Education, Communication and Government Services

The Education, Communication and Governmental Services cluster includes educators, communicators and public relations specialists in the public and private sectors. A wide range of occupations are offered by local, state, national and international agencies.

In the United States between 2020 and 2025, expect an average of 8,400 annual job openings for new college graduates in the Education, Communication and Governmental Services cluster; and 8,700 graduates with degrees and expertise in education, communication and governmental services enter the food agriculture, renewable natural resources and environment workforce. Approximately 14% of all food, agriculture, renewable natural resources and the environment-related position openings are expected to be in Education, Communication and Government Services. Graduates with degrees in food, agriculture, renewable natural resources and the environment will fill 47% (4,100) of the annual openings, with the other 53% (4,600) filled by graduates from allied fields of study.

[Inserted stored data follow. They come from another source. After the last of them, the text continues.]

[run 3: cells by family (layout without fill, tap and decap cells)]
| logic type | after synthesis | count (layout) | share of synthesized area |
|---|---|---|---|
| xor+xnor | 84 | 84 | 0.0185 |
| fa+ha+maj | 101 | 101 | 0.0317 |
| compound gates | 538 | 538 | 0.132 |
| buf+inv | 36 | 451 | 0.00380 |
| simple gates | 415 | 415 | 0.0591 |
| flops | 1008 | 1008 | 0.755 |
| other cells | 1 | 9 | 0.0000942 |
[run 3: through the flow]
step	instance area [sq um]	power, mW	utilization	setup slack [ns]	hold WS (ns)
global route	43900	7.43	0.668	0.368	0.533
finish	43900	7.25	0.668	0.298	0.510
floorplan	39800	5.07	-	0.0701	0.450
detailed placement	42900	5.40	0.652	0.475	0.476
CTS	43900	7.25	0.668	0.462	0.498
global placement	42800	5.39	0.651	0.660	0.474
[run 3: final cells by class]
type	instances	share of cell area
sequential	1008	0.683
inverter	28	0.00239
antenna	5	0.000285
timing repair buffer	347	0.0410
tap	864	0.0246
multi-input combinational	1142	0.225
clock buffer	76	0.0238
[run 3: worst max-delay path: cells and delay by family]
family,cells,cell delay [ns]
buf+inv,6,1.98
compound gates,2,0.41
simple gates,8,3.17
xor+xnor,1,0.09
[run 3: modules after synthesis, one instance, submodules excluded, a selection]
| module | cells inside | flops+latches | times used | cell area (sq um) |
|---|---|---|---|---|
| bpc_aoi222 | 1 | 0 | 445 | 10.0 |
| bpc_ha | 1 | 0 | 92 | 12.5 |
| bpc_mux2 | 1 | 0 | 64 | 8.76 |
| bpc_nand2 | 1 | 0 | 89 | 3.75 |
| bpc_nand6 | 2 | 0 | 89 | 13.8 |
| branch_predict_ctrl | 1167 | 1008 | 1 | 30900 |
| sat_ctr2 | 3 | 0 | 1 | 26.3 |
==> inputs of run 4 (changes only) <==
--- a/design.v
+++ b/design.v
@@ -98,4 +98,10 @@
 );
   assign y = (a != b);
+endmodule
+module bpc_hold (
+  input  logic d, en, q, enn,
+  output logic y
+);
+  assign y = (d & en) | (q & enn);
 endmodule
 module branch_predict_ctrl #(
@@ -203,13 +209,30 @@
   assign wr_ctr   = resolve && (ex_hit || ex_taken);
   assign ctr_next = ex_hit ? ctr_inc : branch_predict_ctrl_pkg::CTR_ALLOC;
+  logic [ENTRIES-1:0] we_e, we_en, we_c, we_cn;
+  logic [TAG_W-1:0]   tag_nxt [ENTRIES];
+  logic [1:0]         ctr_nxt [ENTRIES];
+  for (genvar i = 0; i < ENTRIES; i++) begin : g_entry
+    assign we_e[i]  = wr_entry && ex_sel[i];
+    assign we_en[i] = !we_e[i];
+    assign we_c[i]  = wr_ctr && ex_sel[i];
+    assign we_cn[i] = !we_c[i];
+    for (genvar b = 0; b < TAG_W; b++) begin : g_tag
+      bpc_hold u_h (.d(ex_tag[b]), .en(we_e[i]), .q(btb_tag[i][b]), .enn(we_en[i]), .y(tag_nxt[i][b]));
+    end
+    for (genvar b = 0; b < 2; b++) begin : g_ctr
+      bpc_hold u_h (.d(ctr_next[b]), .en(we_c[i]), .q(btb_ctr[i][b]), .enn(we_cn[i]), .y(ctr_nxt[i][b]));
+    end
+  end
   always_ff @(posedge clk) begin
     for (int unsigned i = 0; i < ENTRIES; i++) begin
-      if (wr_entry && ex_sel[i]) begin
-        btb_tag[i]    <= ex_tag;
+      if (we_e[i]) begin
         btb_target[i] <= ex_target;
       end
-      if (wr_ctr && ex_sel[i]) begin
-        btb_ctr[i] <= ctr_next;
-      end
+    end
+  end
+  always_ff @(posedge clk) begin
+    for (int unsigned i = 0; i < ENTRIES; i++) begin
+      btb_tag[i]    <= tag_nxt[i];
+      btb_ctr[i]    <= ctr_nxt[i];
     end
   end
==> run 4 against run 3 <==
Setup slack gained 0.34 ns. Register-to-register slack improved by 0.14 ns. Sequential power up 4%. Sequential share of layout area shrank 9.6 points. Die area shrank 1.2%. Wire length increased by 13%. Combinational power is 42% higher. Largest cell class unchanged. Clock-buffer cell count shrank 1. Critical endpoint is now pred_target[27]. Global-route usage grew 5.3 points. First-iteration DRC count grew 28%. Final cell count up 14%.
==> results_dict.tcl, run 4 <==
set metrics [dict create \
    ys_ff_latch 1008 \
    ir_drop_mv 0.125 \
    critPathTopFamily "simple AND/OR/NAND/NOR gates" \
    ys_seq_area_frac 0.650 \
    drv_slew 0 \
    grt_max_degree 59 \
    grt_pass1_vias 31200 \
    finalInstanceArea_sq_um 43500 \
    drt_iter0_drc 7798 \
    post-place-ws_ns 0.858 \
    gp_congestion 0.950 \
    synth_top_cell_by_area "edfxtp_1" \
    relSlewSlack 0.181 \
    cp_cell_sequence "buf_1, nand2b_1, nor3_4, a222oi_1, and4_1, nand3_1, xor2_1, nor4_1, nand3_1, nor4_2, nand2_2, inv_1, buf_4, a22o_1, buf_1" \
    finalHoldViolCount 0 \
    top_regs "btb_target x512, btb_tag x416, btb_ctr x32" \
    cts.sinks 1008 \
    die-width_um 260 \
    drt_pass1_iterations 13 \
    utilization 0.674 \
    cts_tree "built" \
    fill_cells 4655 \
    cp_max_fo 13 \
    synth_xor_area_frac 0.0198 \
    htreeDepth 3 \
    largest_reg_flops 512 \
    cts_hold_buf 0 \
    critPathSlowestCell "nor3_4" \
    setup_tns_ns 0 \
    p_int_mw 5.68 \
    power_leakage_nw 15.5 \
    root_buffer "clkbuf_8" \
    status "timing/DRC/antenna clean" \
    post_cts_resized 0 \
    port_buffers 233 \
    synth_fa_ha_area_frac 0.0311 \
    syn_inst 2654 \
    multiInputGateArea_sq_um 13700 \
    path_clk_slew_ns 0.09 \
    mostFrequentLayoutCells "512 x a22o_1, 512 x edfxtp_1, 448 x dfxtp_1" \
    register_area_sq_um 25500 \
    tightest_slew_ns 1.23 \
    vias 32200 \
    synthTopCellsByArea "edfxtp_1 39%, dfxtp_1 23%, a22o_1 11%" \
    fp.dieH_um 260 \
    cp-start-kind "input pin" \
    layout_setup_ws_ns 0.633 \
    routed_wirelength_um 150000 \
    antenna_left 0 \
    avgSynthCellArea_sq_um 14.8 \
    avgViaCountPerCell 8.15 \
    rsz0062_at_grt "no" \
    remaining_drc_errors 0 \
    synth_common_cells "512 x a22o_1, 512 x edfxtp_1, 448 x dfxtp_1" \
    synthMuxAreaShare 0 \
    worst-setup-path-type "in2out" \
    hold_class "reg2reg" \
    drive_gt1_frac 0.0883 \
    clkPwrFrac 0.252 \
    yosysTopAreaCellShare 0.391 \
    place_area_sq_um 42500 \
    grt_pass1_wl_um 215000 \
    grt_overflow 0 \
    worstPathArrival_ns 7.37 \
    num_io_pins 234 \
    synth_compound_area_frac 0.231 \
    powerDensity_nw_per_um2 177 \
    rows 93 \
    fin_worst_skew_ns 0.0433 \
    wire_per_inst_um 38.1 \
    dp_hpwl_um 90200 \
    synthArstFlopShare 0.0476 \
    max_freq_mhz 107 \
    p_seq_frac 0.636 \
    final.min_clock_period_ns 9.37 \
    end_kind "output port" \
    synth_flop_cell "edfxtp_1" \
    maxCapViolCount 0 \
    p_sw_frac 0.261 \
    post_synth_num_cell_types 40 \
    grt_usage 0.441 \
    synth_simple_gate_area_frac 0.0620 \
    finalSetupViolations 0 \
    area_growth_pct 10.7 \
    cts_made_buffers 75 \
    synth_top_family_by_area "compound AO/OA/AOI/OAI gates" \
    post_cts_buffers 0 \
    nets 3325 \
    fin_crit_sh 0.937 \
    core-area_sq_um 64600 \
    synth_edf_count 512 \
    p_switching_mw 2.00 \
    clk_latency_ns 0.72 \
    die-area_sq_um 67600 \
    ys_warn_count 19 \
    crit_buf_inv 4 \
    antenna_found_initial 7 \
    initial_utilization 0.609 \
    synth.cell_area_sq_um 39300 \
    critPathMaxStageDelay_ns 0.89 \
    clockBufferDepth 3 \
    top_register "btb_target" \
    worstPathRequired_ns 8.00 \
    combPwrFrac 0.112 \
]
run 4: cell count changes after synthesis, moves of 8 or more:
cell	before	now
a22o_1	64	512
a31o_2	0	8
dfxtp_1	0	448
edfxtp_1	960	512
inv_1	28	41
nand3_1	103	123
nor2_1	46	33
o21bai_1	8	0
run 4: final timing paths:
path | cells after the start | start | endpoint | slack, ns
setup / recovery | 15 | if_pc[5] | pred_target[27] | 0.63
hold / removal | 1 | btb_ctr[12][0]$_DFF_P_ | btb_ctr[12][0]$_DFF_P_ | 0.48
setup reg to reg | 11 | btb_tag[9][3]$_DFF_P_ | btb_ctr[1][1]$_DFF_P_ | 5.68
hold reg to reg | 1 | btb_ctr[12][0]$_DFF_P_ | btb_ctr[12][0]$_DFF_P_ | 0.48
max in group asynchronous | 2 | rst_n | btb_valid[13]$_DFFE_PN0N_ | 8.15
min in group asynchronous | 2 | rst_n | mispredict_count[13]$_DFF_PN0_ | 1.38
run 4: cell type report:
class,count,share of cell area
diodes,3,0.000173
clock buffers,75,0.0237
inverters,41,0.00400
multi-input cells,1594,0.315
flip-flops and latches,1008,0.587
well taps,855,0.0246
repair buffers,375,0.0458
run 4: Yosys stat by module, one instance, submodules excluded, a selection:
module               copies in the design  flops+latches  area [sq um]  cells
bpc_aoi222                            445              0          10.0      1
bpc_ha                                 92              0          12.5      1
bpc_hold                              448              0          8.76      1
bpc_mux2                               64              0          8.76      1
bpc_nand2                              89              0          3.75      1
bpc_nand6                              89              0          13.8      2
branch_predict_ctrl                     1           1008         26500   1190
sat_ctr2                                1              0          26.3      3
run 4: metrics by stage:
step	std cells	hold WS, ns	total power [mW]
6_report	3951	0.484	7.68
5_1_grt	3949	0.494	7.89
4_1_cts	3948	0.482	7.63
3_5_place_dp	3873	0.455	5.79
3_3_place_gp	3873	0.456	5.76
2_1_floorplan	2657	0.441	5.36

[Figure 6. Approximately 8,400 Annual Employment Opportunities in Education, Communications and Governmental Services, and a Total of 8,700 Qualified Graduates Entering the Workforce]

Figure 6

Observations and Trends

Employment opportunities for agriscience and natural resources teachers at the middle and high school levels will remain strong. At junior and community colleges, expect a favorable employment outlook for agriculture faculty with advanced degrees. At the university-level, faculty appointments in colleges of agriculture and life sciences will likely see more fixed-term and specialty non-tenure appointments in lieu of tenure track positions. University faculty and professorial positions – more specifically, tenure track appointments – may experience relatively slower growth.

Graduates seeking positions in agricultural and natural resources communication will find openings in businesses and agencies but will encounter significant competition from an oversupply of communication graduates from many disciplines. However, communications specialists in agriculture and science should see favorable job markets, especially those with experience in digital and electronic media management. Demand for social media expertise will remain strong.

Expect a need for graduates with expertise in agricultural, natural resources, environmental and rural policy.

Promising employment opportunities are predicted for data scientists and analysts across the social and communication sciences.

A renewed need for extension and outreach educators, extension specialists, and specialists in community and small business engagement is anticipated for rural and urban settings.